Erhebliches Übergewicht, auch unter den Bezeichnungen Adipositas und Fettleibigkeit bekannt, stellt einen Zustand dar, der das Risiko für über 60 Folgeerkrankungen steigert. Nichtsdestotrotz herrscht weltweit Uneinigkeit darüber, ob starke Formen von Übergewicht als eigenständige Krankheit anerkannt werden sollten. Eine Gruppe an Fachleuten hat kürzlich deshalb ein neues Prinzip zur Kategorisierung von derartigen Erkrankungen präsentiert.
Potenziell neue Einordnung von Folgeerkrankungen
Wissenschaftler der Obesity Society, der international führenden Fachgesellschaft zur Erforschung, Behandlung und Prävention von Adipositas, empfehlen ein neues Kategorisierungssystem für Übergewicht, um es als Krankheit besser klassifizieren zu können. Im Zuge dieser sollen die pathologische Physiologie, der Body-Mass-Index (BMI) und das Auftreten von Komplikationen, sowie deren Schwere miteinbezogen werden. Der Vorschlag wurde vor Kurzem im Fachblatt „Obesity“ verkündet.
Dem Forschungsteam zufolge soll das innovative System eine umfangreiche Basis für die klinische Intervention bieten und individualisierte Therapiepläne plus personalisierte medizinische Maßnahmen eröffnen. Es soll genauestens bestimmt werden, was genau behandelt werden muss und aus welchen Gründen. Der Zugang der Patienten zu evidenzbasierten Behandlungen soll so zukünftig besser gewährleistet werden.

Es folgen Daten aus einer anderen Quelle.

$ cat config.mk
export PLATFORM = sky130hd
export DESIGN_NAME = fetch_unit
export DESIGN_NICKNAME = d
export VERILOG_FILES = /design/src/rtl/fetch_unit.sv
export SDC_FILE = /design/constraint.sdc
export NUM_CORES = 1
export LEC_CHECK = 0
export BUFFER_PORTS_ARGS = -buffer_cell sky130_fd_sc_hd__clkbuf_2
export CAP_MARGIN = 20
export CORE_ASPECT_RATIO = 1.1
export CORE_MARGIN = 3
export CORE_UTILIZATION = 30
export DETAILED_ROUTE_END_ITERATION = 6
export PLACE_DENSITY = 0.52
export SLEW_MARGIN = 15
export SYNTH_ARGS = -nofsm -noshare
export SYNTH_HDL_FRONTEND = slang
export SYNTH_SLANG_ARGS = --single-unit
$ cat constraint.sdc
create_clock -name clk -period 4.1 [get_ports clk]
set_clock_uncertainty 0.15 [all_clocks]
set_input_delay 0.41 -clock clk [delete_from_list [all_inputs] [get_ports clk]]
set_output_delay 0.41 -clock clk [all_outputs]
set_load 0.02 [all_outputs]
### src/rtl/spi_3wire_sequencer.sv
// Autonomous master for the SPI 3-wire command core. After reset it waits,
// writes the init table to the sensor register by register, then
// periodically burst-reads six data bytes and publishes them as x/y/z
// samples. A watchdog bounds every wait on the core's handshake.
module spi_3wire_sequencer #(
  parameter int          INIT_LEN       = 4,
  parameter int          STARTUP_CYCLES = 1000,
  parameter int          POLL_CYCLES    = 50000,
  parameter logic [7:0]  DATA_ADDR      = 8'h32,
  parameter int          TIMEOUT_CYCLES = 65535
) (
  input  logic        clk,
  input  logic        reset_n,
  input  logic        enable,
  output logic [3:0]  tbl_index,
  input  logic [15:0] tbl_entry,
  output logic        cmd_start,
  input  logic        cmd_done,
  output logic [7:0]  reg_addr,
  output logic        reg_rw,
  output logic [7:0]  reg_rx_num,
  output logic        fifo_clear,
  output logic        fifo_write,
  output logic [7:0]  fifo_writedata,
  output logic        fifo_read_ack,
  input  logic [7:0]  fifo_readdata,
  output logic [15:0] x_out,
  output logic [15:0] y_out,
  output logic [15:0] z_out,
  output logic        sample_valid,
  output logic        init_done,
  output logic        busy,
  output logic        error
);

  localparam int SU_W = $clog2(STARTUP_CYCLES + 1);
  localparam int PL_W = $clog2(POLL_CYCLES + 1);
  localparam int TO_W = $clog2(TIMEOUT_CYCLES + 1);

  localparam logic [SU_W-1:0] SU_LAST  = SU_W'(STARTUP_CYCLES - 1);
  localparam logic [PL_W-1:0] PL_LAST  = PL_W'(POLL_CYCLES - 1);
  localparam logic [TO_W-1:0] TO_LAST  = TO_W'(TIMEOUT_CYCLES - 1);
  localparam logic [3:0]      IDX_LAST = 4'(INIT_LEN - 1);
  localparam logic [2:0]      POP_LAST = 3'd5;

  typedef enum logic [3:0] {
    S_STARTUP,
    S_INIT_CLR,
    S_INIT_LOAD,
    S_ACK,
    S_DONE,
    S_POLL_WAIT,
    S_RD_CLR,
    S_RD_POP,
    S_PUBLISH
  } state_t;

  state_t          state;
  logic [SU_W-1:0] su_cnt;
  logic [PL_W-1:0] poll_cnt;
  logic [TO_W-1:0] wdog_cnt;
  logic [2:0]      pop_k;
  logic [7:0]      rx_byte [0:4];

  // Sequencer FSM with all outputs registered alongside the state.
  // NOTE: every sequential assignment is non-blocking so all registers in
  // this block update together from pre-edge values; a later assignment in
  // the same cycle (e.g. strobe defaults below) simply overrides an earlier one.
  always_ff @(posedge clk or negedge reset_n) begin
    if (!reset_n) begin
      state          <= S_STARTUP;
      su_cnt         <= '0;
      poll_cnt       <= '0;
      wdog_cnt       <= '0;
      pop_k          <= '0;
      tbl_index      <= '0;
      cmd_start      <= 1'b0;
      reg_addr       <= '0;
      reg_rw         <= 1'b0;
      reg_rx_num     <= '0;
      fifo_clear     <= 1'b0;
      fifo_write     <= 1'b0;
      fifo_writedata <= '0;
      fifo_read_ack  <= 1'b0;
      x_out          <= '0;
      y_out          <= '0;
      z_out          <= '0;
      sample_valid   <= 1'b0;
      init_done      <= 1'b0;
      busy           <= 1'b0;
      error          <= 1'b0;
      // NOTE: the byte slots are a small register array, not RAM, so they
      // are reset like any other flop; this keeps the block free of X after reset.
      for (int i = 0; i < 5; i++) rx_byte[i] <= '0;
    end else begin
      // Single-cycle strobes default low; the state that needs one raises it.
      fifo_clear    <= 1'b0;
      fifo_write    <= 1'b0;
      fifo_read_ack <= 1'b0;
      sample_valid  <= 1'b0;
      // The poll counter runs from the start of each read and saturates.
      if (poll_cnt != PL_LAST) poll_cnt <= poll_cnt + 1'b1;

      case (state)
        S_STARTUP: begin
          if (su_cnt == SU_LAST) begin
            su_cnt     <= '0;
            tbl_index  <= '0;
            fifo_clear <= 1'b1;
            state      <= S_INIT_CLR;
          end else begin
            su_cnt <= su_cnt + 1'b1;
          end
        end

        S_INIT_CLR: begin
          fifo_write     <= 1'b1;
          fifo_writedata <= tbl_entry[7:0];
          reg_addr       <= tbl_entry[15:8];
          reg_rw         <= 1'b0;
          reg_rx_num     <= '0;
          state          <= S_INIT_LOAD;
        end

        S_INIT_LOAD: begin
          cmd_start <= 1'b1;
          busy      <= 1'b1;
          wdog_cnt  <= '0;
          state     <= S_ACK;
        end

        S_ACK, S_DONE: begin
          if (wdog_cnt == TO_LAST) begin
            // Core never completed the handshake: abandon the command.
            cmd_start <= 1'b0;
            busy      <= 1'b0;
            error     <= 1'b1;
            wdog_cnt  <= '0;
            if (init_done) begin
              state <= S_POLL_WAIT;
            end else begin
              su_cnt    <= '0;
              tbl_index <= '0;
              state     <= S_STARTUP;
            end
          end else begin
            wdog_cnt <= wdog_cnt + 1'b1;
            if (state == S_ACK) begin
              // Only a low cmd_done proves the core accepted the command.
              if (!cmd_done) begin
                cmd_start <= 1'b0;
                state     <= S_DONE;
              end
            end else if (cmd_done) begin
              busy <= 1'b0;
              if (init_done) begin
                fifo_read_ack <= 1'b1;
                pop_k         <= '0;
                state         <= S_RD_POP;
              end else if (tbl_index == IDX_LAST) begin
                init_done <= 1'b1;
                poll_cnt  <= PL_LAST;   // first read starts right away
                state     <= S_POLL_WAIT;
              end else begin
                tbl_index  <= tbl_index + 1'b1;
                fifo_clear <= 1'b1;
                state      <= S_INIT_CLR;
              end
            end
          end
        end

        S_POLL_WAIT: begin
          if (poll_cnt == PL_LAST && enable) begin
            poll_cnt   <= '0;
            fifo_clear <= 1'b1;
            state      <= S_RD_CLR;
          end
        end

        S_RD_CLR: begin
          reg_addr   <= DATA_ADDR;
          reg_rw     <= 1'b1;
          reg_rx_num <= 8'd6;
          cmd_start  <= 1'b1;
          busy       <= 1'b1;
          wdog_cnt   <= '0;
          state      <= S_ACK;
        end

        S_RD_POP: begin
          if (pop_k == POP_LAST) begin
            // Last byte goes straight into z so all three update together.
            x_out        <= {rx_byte[1], rx_byte[0]};
            y_out        <= {rx_byte[3], rx_byte[2]};
            z_out        <= {fifo_readdata, rx_byte[4]};
            sample_valid <= 1'b1;
            state        <= S_PUBLISH;
          end else begin
            rx_byte[pop_k] <= fifo_readdata;
            pop_k          <= pop_k + 1'b1;
            fifo_read_ack  <= 1'b1;
          end
        end

        S_PUBLISH: begin
          state <= S_POLL_WAIT;
        end

        default: state <= S_STARTUP;
      endcase
    end
  end

endmodule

Aktuelle Diagnosen sind unzuverlässig und mangelhaft
Laut den Wissenschaftlern beruht die Diagnose von Übergewicht aktuell ausschließlich auf dem BMI. Dieser sage allerdings nichts über die drohenden und bereits existenten gesundheitlichen Folgen für den Patienten aus. Auch der zurzeit verwendete ICD-Code biete lediglich die Möglichkeit der Diagnose auf Basis einer übermäßigen Kalorienaufnahme. Die Obesity Society vertritt die Meinung dies sei medizinisch nicht vertretbar und zeige auch nicht die Pathogenese der Adipositas. Auf diese Weise wird dazu beigetragen, dass Patienten keinen Zugriff auf evidenzbasierte Behandlungsmöglichkeiten haben. Darüber hinaus werde so die ohnehin niedrige öffentliche Akzeptanz von Adipositas als chronische Krankheit verstärkt. Die American Association of Clinical Endocrinologists (AACE) und die European Association for the Study of Obesity (EASO) setzen sich für die Durchsetzung des Vorschlags der Obesity Society ein.
Aus welchen Gründen Übergewicht entstehen kann und was dann zu tun ist, verrät Ihnen Doktor Weigl hier:
Es wird zu Veränderungen kommen
Auf der ganzen Welt wird immer mehr erkannt, dass der BMI und ähnliche simple Messungen der Adipositas keine Aussagen über die Komplexität der Erkrankung und die Umstände der einzelnen Patienten erlauben. Die Adipositas soll nun mithilfe von neuen Klassifikationssystemen erste Schritte in die Präzisionsmedizin wagen. Diese sollen auf funktional festgelegten Endpunkten beruhen.
Die individuelle Anpassung der Intensität der Behandlung an die Schwere und die Pathophysiologie der Erkrankung sei den Studienautoren zufolge unerlässlich. Das Forschungsteam empfahl Folgeerkrankungen von starkem Übergewicht zukünftig unter „Adipositas-basierten chronischen Erkrankungen“ (ABCD) einzuordnen. Die damit zusammenhängende ICD-Kodierungsstruktur fördere die klinischen Bestrebungen individuellere Diagnosen mit mehr Exaktheit und Nuancierung zu stellen. Für die Umsetzung dieses modernen Ansatzes wird es allerdings eine große Menge Aufklärung und Öffentlichkeitsarbeit brauchen. Nur so wird sich das Verhalten von Medizinern und der Gesellschaft gegenüber Betroffenen und der Erkrankung selbst dauerhaft wandeln.